**EXERCISE OBJECTIVE**
Each line in the entries below that holds the string "pending" is to be listed.

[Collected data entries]
--- START ---

==> flow/design.v <==
module dec_exec(
	output reg regWritereg,
	output reg memToRegreg,
	output reg branchreg,
	output reg memReadreg,
	output reg memWritereg,
	output reg aluSrcreg,
	output reg [1:0] aluOpreg,
	output reg [63:0] pcOutreg,
	output reg [63:0] rd1reg,
	output reg [63:0] rd2reg,
	output reg [63:0] immreg,
	output reg funct7_5reg,
	output reg [2:0] funct3reg,
	output reg [4:0] wareg,
	output reg [4:0] ra1reg,
	output reg [4:0] ra2reg,
	input regWrite,
	input memToReg,
	input branch,
	input memRead,
	input memWrite,
	input aluSrc,
	input [1:0] aluOp,
	input [63:0] pcOut,
	input [63:0] rd1,
	input [63:0] rd2,
	input [63:0] imm,
	input funct7_5,
	input [2:0] funct3,
	input [4:0] wa,
	input [4:0] ra1,
	input [4:0] ra2,
	input stall,
	input rst, input clk
);
	always @(posedge clk) begin
		if(rst || stall) begin
			regWritereg <= 0;
			memToRegreg <= 0;
			branchreg <= 0;
			memReadreg <= 0;
			memWritereg <= 0;
			aluSrcreg <= 0;
			aluOpreg <= 2'd0;
			pcOutreg <= 64'd0;
			rd1reg <= 64'd0;
			rd2reg <= 64'd0;
			immreg <= 64'd0;
			funct7_5reg <= 0;
			funct3reg <= 3'd0;
			wareg <= 5'd0;
			ra1reg <= 5'd0;
			ra2reg <= 5'd0;
		end else if(!stall) begin
			regWritereg <= regWrite;
			memToRegreg <= memToReg;
			branchreg <= branch;
			memReadreg <= memRead;
			memWritereg <= memWrite;
			aluSrcreg <= aluSrc;
			aluOpreg <= aluOp;
			pcOutreg <= pcOut;
			rd1reg <= rd1;
			rd2reg <= rd2;
			immreg <= imm;
			funct7_5reg <= funct7_5;
			funct3reg <= funct3;
			wareg <= wa;
			ra1reg <= ra1;
			ra2reg <= ra2;
		end
	end
endmodule
==> flow/run.sh <==
#!/bin/bash
# OpenROAD 26Q1-2900-gdf79404cd8, Yosys 0.63+post, stock flow scripts
make -C /OpenROAD-flow-scripts/flow DESIGN_CONFIG=/design/flow/config.mk WORK_HOME=/design/flow/orfs finish
==> flow/config.mk <==
export PLATFORM = sky130hd
export DESIGN_NAME = dec_exec
export DESIGN_NICKNAME = dec_exec
export VERILOG_FILES = /design/flow/design.v
export SDC_FILE = /design/flow/constraint.sdc
export NUM_CORES = 4
export LEC_CHECK = 1
export CORE_AREA = 10 10 252 252
export DIE_AREA = 0 0 262 262
==> flow/constraint.sdc <==
current_design dec_exec

set clk_period 1.0
set clk_io_pct 0.2

create_clock -name clk0 -period $clk_period [get_ports {clk}]

set non_clock_inputs [all_inputs -no_clocks]
set_input_delay [expr $clk_period * $clk_io_pct] -clock clk0 $non_clock_inputs
set_output_delay [expr $clk_period * $clk_io_pct] -clock clk0 [all_outputs]
`run.sh`:
```
#!/bin/bash
# OpenROAD 26Q1-2900-gdf79404cd8, Yosys 0.63+post, stock flow scripts
make -C /OpenROAD-flow-scripts/flow DESIGN_CONFIG=/design/flow/config.mk WORK_HOME=/design/flow/orfs finish
```
`constraint.sdc`:
```
current_design fcc_fsm

set clk_period 33.7
set clk_io_pct 0.2

create_clock -name clk0 -period $clk_period [get_ports {clk}]

set non_clock_inputs [all_inputs -no_clocks]
set_input_delay [expr $clk_period * $clk_io_pct] -clock clk0 $non_clock_inputs
set_output_delay [expr $clk_period * $clk_io_pct] -clock clk0 [all_outputs]
```
`design.v`:
```
module fcc_distance_unit #(
  parameter W = 16
)(
  input  wire               clk,
  input  wire               rst,
  input  wire               in_valid,
  input  wire signed [W-1:0] ax, ay, az,
  input  wire signed [W-1:0] bx, by, bz,
  output reg                out_valid,
  output reg  [39:0]        dist2
);
  reg signed [W:0] dx1, dy1, dz1;
  reg [33:0] dx2, dy2, dz2;
  always @(posedge clk) begin
    if (rst) begin
      out_valid <= 1'b0;
      dist2 <= 40'd0;
      dx1 <= 0; dy1 <= 0; dz1 <= 0;
      dx2 <= 0; dy2 <= 0; dz2 <= 0;
    end else begin
      dx1 <= ax - bx;
      dy1 <= ay - by;
      dz1 <= az - bz;
      dx2 <= dx1 * dx1;
      dy2 <= dy1 * dy1;
      dz2 <= dz1 * dz1;
      dist2 <= dx2 + dy2 + dz2;
      out_valid <= in_valid;
    end
  end
endmodule
module fcc_fsm #(
  parameter W = 16,
  parameter LABEL_W = 16,
  parameter COLS = 2048,
  parameter COL_W = 11,
  parameter DCU_LAT = 3,
  parameter [39:0] EPS_H2 = 40'd2500,
  parameter [39:0] EPS_V2 = 40'd2500
)(
  input  wire                   clk,
  input  wire                   rst,
  input  wire                   in_valid,
  output wire                   in_ready,
  input  wire [7:0]             in_row,      
  input  wire [COL_W-1:0]       in_col,
  input  wire signed [W-1:0]    in_x, in_y, in_z,
  input  wire                   in_is_ground,
  output wire                   mem_eol,
  output wire                   mem_we,
  output wire [COL_W-1:0]       mem_waddr,
  output wire signed [W-1:0]    mem_wx, mem_wy, mem_wz,
  output wire [LABEL_W-1:0]     mem_wlabel,
  output wire                   mem_wvalid,
  output wire [COL_W-1:0]       mem_raddr_m1,
  output wire [COL_W-1:0]       mem_raddr_0,
  output wire [COL_W-1:0]       mem_raddr_p1,
  input  wire signed [W-1:0]    mem_rx_m1, mem_ry_m1, mem_rz_m1,
  input  wire [LABEL_W-1:0]     mem_rlabel_m1,
  input  wire                   mem_rvalid_m1,
  input  wire signed [W-1:0]    mem_rx_0, mem_ry_0, mem_rz_0,
  input  wire [LABEL_W-1:0]     mem_rlabel_0,
  input  wire                   mem_rvalid_0,
  input  wire signed [W-1:0]    mem_rx_p1, mem_ry_p1, mem_rz_p1,
  input  wire [LABEL_W-1:0]     mem_rlabel_p1,
  input  wire                   mem_rvalid_p1,
  output reg                    merge_valid,
  output reg  [LABEL_W-1:0]     merge_a,
  output reg  [LABEL_W-1:0]     merge_b,
  input  wire                   merge_ready,
  output reg                    q_valid,
  output reg  [LABEL_W-1:0]     q_label,
  input  wire                   q_ready,
  input  wire                   q_out_valid,
  input  wire [LABEL_W-1:0]     q_root,
  output reg                    out_valid,
  input  wire                   out_ready,
  output reg  [7:0]             out_row,
  output reg  [COL_W-1:0]       out_col,
  output reg  [LABEL_W-1:0]     out_label_root
);
  wire accept = in_valid && in_ready;
  assign in_ready = (!out_valid) || out_ready;
  assign mem_raddr_m1 = (in_col==0) ? {COL_W{1'b0}} : (in_col - 1'b1);
  assign mem_raddr_0  = in_col;
  assign mem_raddr_p1 = (in_col==(COLS-1)) ? in_col : (in_col + 1'b1);
  assign mem_we    = accept;
  assign mem_waddr = in_col;
  assign mem_wx    = in_x;
  assign mem_wy    = in_y;
  assign mem_wz    = in_z;
  reg prev_valid;
  reg signed [W-1:0] prev_x, prev_y, prev_z;
  reg [LABEL_W-1:0]  prev_label;
  reg first_valid;
  reg signed [W-1:0] first_x, first_y, first_z;
  reg [LABEL_W-1:0]  first_label;
  reg [LABEL_W-1:0] next_label;
  reg [LABEL_W-1:0] p1_label;
  reg p1_valid_point;
  assign mem_wlabel = p1_label;
  assign mem_wvalid = p1_valid_point;
  assign mem_eol = accept && (in_col == (COLS-1));
  function [39:0] dist2_comb;
    input signed [W-1:0] ax, ay, az;
    input signed [W-1:0] bx, by, bz;
    reg signed [W:0] dx, dy, dz;
    reg [33:0] sx, sy, sz;
    begin
      dx = ax - bx; dy = ay - by; dz = az - bz;
      sx = dx*dx; sy = dy*dy; sz = dz*dz;
      dist2_comb = sx + sy + sz;
    end
  endfunction
  wire dcu_in_valid = accept && !in_is_ground;
  wire v_m1, v_0, v_p1;
  wire [39:0] d2_m1, d2_0, d2_p1;
  fcc_distance_unit #(.W(W)) dcu_m1 (
    .clk(clk), .rst(rst),
    .in_valid(dcu_in_valid && mem_rvalid_m1),
    .ax(in_x), .ay(in_y), .az(in_z),
    .bx(mem_rx_m1), .by(mem_ry_m1), .bz(mem_rz_m1),
    .out_valid(v_m1), .dist2(d2_m1)
  );
  fcc_distance_unit #(.W(W)) dcu_0 (
    .clk(clk), .rst(rst),
    .in_valid(dcu_in_valid && mem_rvalid_0),
    .ax(in_x), .ay(in_y), .az(in_z),
    .bx(mem_rx_0), .by(mem_ry_0), .bz(mem_rz_0),
    .out_valid(v_0), .dist2(d2_0)
  );
  fcc_distance_unit #(.W(W)) dcu_p1 (
    .clk(clk), .rst(rst),
    .in_valid(dcu_in_valid && mem_rvalid_p1),
    .ax(in_x), .ay(in_y), .az(in_z),
    .bx(mem_rx_p1), .by(mem_ry_p1), .bz(mem_rz_p1),
    .out_valid(v_p1), .dist2(d2_p1)
  );
  reg [LABEL_W-1:0] cur_label_d [0:DCU_LAT-1];
  reg [LABEL_W-1:0] nb_m1_d [0:DCU_LAT-1];
  reg [LABEL_W-1:0] nb_0_d  [0:DCU_LAT-1];
  reg [LABEL_W-1:0] nb_p1_d [0:DCU_LAT-1];
  reg cur_v_d [0:DCU_LAT-1];
  integer k;
  always @(posedge clk) begin
    if (rst) begin
      for (k=0; k<DCU_LAT; k=k+1) begin
        cur_label_d[k] <= 0;
        nb_m1_d[k] <= 0;
        nb_0_d[k]  <= 0;
        nb_p1_d[k] <= 0;
        cur_v_d[k] <= 1'b0;
      end
    end else begin
      cur_label_d[0] <= p1_label;
      nb_m1_d[0] <= mem_rlabel_m1;
      nb_0_d[0]  <= mem_rlabel_0;
      nb_p1_d[0] <= mem_rlabel_p1;
      cur_v_d[0] <= (accept && !in_is_ground);
      for (k=1; k<DCU_LAT; k=k+1) begin
        cur_label_d[k] <= cur_label_d[k-1];
        nb_m1_d[k] <= nb_m1_d[k-1];
        nb_0_d[k]  <= nb_0_d[k-1];
        nb_p1_d[k] <= nb_p1_d[k-1];
        cur_v_d[k] <= cur_v_d[k-1];
      end
    end
  end
  reg pending;
  reg [7:0] pend_row;
  reg [COL_W-1:0] pend_col;
  reg [LABEL_W-1:0] pend_label;
  always @(posedge clk) begin
    if (rst) begin
      prev_valid <= 1'b0;
      first_valid <= 1'b0;
      prev_x <= 0; prev_y <= 0; prev_z <= 0;
      first_x <= 0; first_y <= 0; first_z <= 0;
      prev_label <= 0; first_label <= 0;
      next_label <= 16'd1;
      p1_label <= 0;
      p1_valid_point <= 1'b0;
      merge_valid <= 1'b0;
      merge_a <= 0; merge_b <= 0;
      q_valid <= 1'b0;
      q_label <= 0;
      pending <= 1'b0;
      out_valid <= 1'b0;
      out_row <= 0;
      out_col <= 0;
      out_label_root <= 0;
    end else begin
      merge_valid <= 1'b0;
      q_valid <= 1'b0;
      if (out_valid && out_ready) out_valid <= 1'b0;
      if (accept && (in_col==0)) begin
        prev_valid <= 1'b0;
        first_valid <= 1'b0;
      end
      if (accept) begin
        if (in_is_ground) begin
          p1_valid_point <= 1'b0;
          prev_valid <= 1'b0;  
        end else begin
          p1_valid_point <= 1'b1;
          if (prev_valid && (dist2_comb(in_x,in_y,in_z, prev_x,prev_y,prev_z) < EPS_H2))
            p1_label <= prev_label;
          else begin
            p1_label <= next_label;
            next_label <= next_label + 1'b1;
          end
          if (!first_valid) begin
            first_valid <= 1'b1;
            first_x <= in_x; first_y <= in_y; first_z <= in_z;
            first_label <= (prev_valid && (dist2_comb(in_x,in_y,in_z, prev_x,prev_y,prev_z) < EPS_H2))
                           ? prev_label : next_label;
          end
          prev_valid <= 1'b1;
          prev_x <= in_x; prev_y <= in_y; prev_z <= in_z;
          prev_label <= (prev_valid && (dist2_comb(in_x,in_y,in_z, prev_x,prev_y,prev_z) < EPS_H2))
                        ? prev_label : next_label;
        end
        if (!in_is_ground && q_ready) begin
          q_valid <= 1'b1;
          q_label <= p1_label;
          pending <= 1'b1;
          pend_row <= in_row;
          pend_col <= in_col;
          pend_label <= p1_label;
        end
      end
      if (merge_ready && cur_v_d[DCU_LAT-1]) begin
        if (v_0 && (d2_0 < EPS_V2)) begin
          merge_valid <= 1'b1;
          merge_a <= cur_label_d[DCU_LAT-1];
          merge_b <= nb_0_d[DCU_LAT-1];
        end else if (v_m1 && (d2_m1 < EPS_V2)) begin
          merge_valid <= 1'b1;
          merge_a <= cur_label_d[DCU_LAT-1];
          merge_b <= nb_m1_d[DCU_LAT-1];
        end else if (v_p1 && (d2_p1 < EPS_V2)) begin
          merge_valid <= 1'b1;
          merge_a <= cur_label_d[DCU_LAT-1];
          merge_b <= nb_p1_d[DCU_LAT-1];
        end
      end
      if (merge_ready && accept && (in_col==(COLS-1)) && prev_valid && first_valid) begin
        if (dist2_comb(prev_x,prev_y,prev_z, first_x,first_y,first_z) < EPS_H2) begin
          merge_valid <= 1'b1;
          merge_a <= prev_label;
          merge_b <= first_label;
        end
      end
      if (q_out_valid && pending && (!out_valid || out_ready)) begin
        out_valid <= 1'b1;
        out_row <= pend_row;
        out_col <= pend_col;
        out_label_root <= q_root;
        pending <= 1'b0;
      end
    end
  end
endmodule
```
`config.mk`:
```
export PLATFORM = sky130hd
export DESIGN_NAME = fcc_fsm
export DESIGN_NICKNAME = fcc_fsm
export VERILOG_FILES = /design/flow/design.v
export SDC_FILE = /design/flow/constraint.sdc
export NUM_CORES = 4
export LEC_CHECK = 1
export CORE_UTILIZATION = 40
```
==> impl_metrics.yaml <==
# flow metrics
clock_tree:
  clk_latency_ns: 0.91
  root_buffer: "clkbuf_16"
  cts_tree: "built"
  clock_sinks: 1003
  cts_setup_buffers: 0
  clk_path_buf_depth: 4
  h-tree-depth: 4
  clk_pin_slew_worst_paths_ns: 0.06
  ctsResizeCount: 0
  hold_buffers: 0
  cts_buffers: 135
critical_path:
  crit_arrival_ns: 22.72
  cp_common_cell: "fa_1"
  crit_path_end_kind: "flip-flop"
  max_stage_delay_ns: 0.86
  worstPathMaxFanout: 21
  crit_type: "in2reg"
  crit_path_start_kind: "input pin"
  regToRegSetupSlack_ns: 18.03
  critPathRequiredTime_ns: 34.51
  slowest_stage: "clkdlybuf4s50_1"
timing:
  whs_ns: 0.392
  setup_ws_ns: 11.78
  slew_headroom: 0.342
  grt_setup_unrepaired: "false"
  finalSetupTns_ns: 0
  period_minus_slack_ns: 21.92
  final_hold_viol_count: 0
  finalCritPeriodShare: 0.650
  worst_pin_slew_ns: 0.985
  fmax_mhz: 45.6
  finClkSkew_ns: 0.0995
  finalSetupViolCount: 0
  slew_viol_final: 0
placement:
  dp_slack_ns: 10.85
  hpwl_mm: 440
  portBuffers: 483
  place.gp.congestion: 0.956
  placed_cell_area_um2: 208000
  dp.cells: 28100
die:
  die_w_um: 702
  num_rows: 256
  fp.coreArea_um2: 487000
  die_h_um: 702
  ios: 484
  fp_util: 0.402
  die_area_um2: 492000
synth:
  xor_area_frac: 0.0387
  ff_type: "dfxtp_1"
  top_logic_kind: "adder cells"
  syn_inst: 21500
  aoi_share: 0.0653
  synthSimpleGateAreaFrac: 0.132
  ys_sh_adder: 0.537
  edf_count: 19
  ys_seq_share: 0.103
  ys_async_sr_fraction: 0
  syn-cell-area_um2: 196000
  yosys-stat-area_um2: 196000
  synth-warning-count: 7
  synthesis.area_per_instance_um2: 9.13
  mux_share: 0.00694
  synth_cell_types: 89
  synth-seq-cells: 1003
  ys_cells: 21500
job:
  warnings: 102
  cap_violations: 0
global_route:
  grt_max_degree: 145
  grt_pass1_wl_mm: 836
  overflow: 0
  first_global_vias: 147000
  grt_usage: 0.235
  antenna_found_initial: 34
detailed_routing:
  first_pass_iters: 5
  wl_mm: 521
  wl_per_cell_um: 18.4
  ant_nets: 0
  drtIter0Drc: 5277
  vias: 136000
  vias_per_cell: 4.81
  drc: 0
final_layout:
  drive_gt1_frac: 0.0351
  fin_area_um2: 213000
  final_cells: 28400
  areaGrowthSynthToFinish_pct: 8.86
  utilization: 0.438
min_path:
  hp-class: "reg2reg"
status:
  outcome: "finished clean"
-- routing by layer --
layer	global-route usage	part of all wire	wire length, µm	up-vias
li1	-	-	-	65200
met1	0.311	0.39	203000	67300
met2	0.354	0.45	235000	3482
met3	0.113	0.12	60600	569
met4	0.0648	0.041	21100	26
met5	0.0117	0.0018	943	-
-- final timing paths --
path                                   startpoint           endpoint  cells past startpoint
worst max-delay path                      in_y[0]      next_label[8]                     53
worst min-delay path            cur_label_d[0][2]  cur_label_d[1][2]                      1
worst max register to register          prev_z[0]        merge_b[15]                     55
worst min register to register  cur_label_d[0][2]  cur_label_d[1][2]                      1
-- area by class of cell --
type                    count  area (µm²)
clock buffers             190        3940
diodes                     37        92.6
multi-input cells       14400      153000
well taps                6450        8070
fillers                 46700      274000
inverters                5417       20300
flip-flops and latches   1003       20300
repair buffers            775        6860
clock inverters            53         756
-- cell usage after synthesis, drive strengths merged, types with 415 or more instances --
| master | instances | share of area |
|---|---|---|
| inv | 5388 | 0.10 |
| fa | 4142 | 0.42 |
| ha | 1781 | 0.11 |
| nand2 | 1723 | 0.033 |
| nor2 | 1594 | 0.031 |
| dfxtp | 984 | 0.10 |
| a21oi | 668 | 0.017 |
| and2 | 604 | 0.019 |
| xnor2 | 561 | 0.025 |
| clkbuf | 505 | 0.0097 |
| o21ai | 427 | 0.011 |
| nor2b | 415 | 0.013 |
-- layout by cell type (no fill, tap or decap), types with 46 or more instances in the layout --
| cell type | synthesis | final |
|---|---|---|
| a21boi_0 | 108 | 108 |
| nand2b_1 | 233 | 232 |
| and2_1 | 604 | 603 |
| a211oi_1 | 76 | 76 |
| o21a_1 | 89 | 89 |
| ha_1 | 1781 | 1781 |
| xor2_1 | 305 | 304 |
| o21bai_1 | 57 | 57 |
| dfxtp_1 | 984 | 984 |
| nor3b_1 | 46 | 46 |
| or3_1 | 69 | 68 |
| or2_2 | 89 | 89 |
| nand4_1 | 58 | 58 |
| fa_1 | 4142 | 4142 |
| xnor2_1 | 561 | 559 |
| nand2_1 | 1723 | 1723 |
| nor2_1 | 1594 | 1591 |
| nor2b_1 | 415 | 414 |
| and3_1 | 62 | 62 |
| a21o_1 | 264 | 264 |
| o21ai_0 | 427 | 427 |
| clkbuf_16 | 0 | 137 |
| a21oi_1 | 668 | 668 |
| buf_4 | 70 | 291 |
| nor3_1 | 275 | 274 |
| a31oi_1 | 54 | 53 |
| nand3_1 | 161 | 160 |
| clkdlybuf4s50_1 | 0 | 446 |
| mux2i_1 | 69 | 69 |
| inv_1 | 5384 | 5383 |
| mux2_2 | 46 | 46 |
-- cell families (layout without fill, tap and decap cells) --
| group | Yosys count | in the layout |
|---|---|---|
| muxes | 125 | 125 |
| buffers and inverters | 6017 | 6435 |
| xor gates and xnor gates | 866 | 866 |
| and+or+nand+nor | 5483 | 5483 |
| AOI/OAI and AO/OA | 2047 | 2047 |
| DFF | 1003 | 1003 |
| adders and majority gates | 5923 | 5923 |
| other | 0 | 37 |
-- sequential cells by signal, summed over array words and instances (netlist names), 34 cells and up --
signal,flops
nb_0_d,48
dcu_p1.dist2,34
nb_p1_d,48
cur_label_d,48
nb_m1_d,48
dcu_0.dist2,34
dcu_m1.dist2,34
-- critical path: cells and delay by family --
family,cells,cell delay (ns)
adders and majority gates,11,5.22
and+or+nand+nor,17,3.87
AOI/OAI and AO/OA,14,3.23
buffers and inverters,9,3.04
xor gates and xnor gates,1,0.28
muxes,1,0.27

--- END ---

**RESPONSE AREA**
  reg pending;
      pending <= 1'b0;
          pending <= 1'b1;
      if (q_out_valid && pending && (!out_valid || out_ready)) begin
        pending <= 1'b0;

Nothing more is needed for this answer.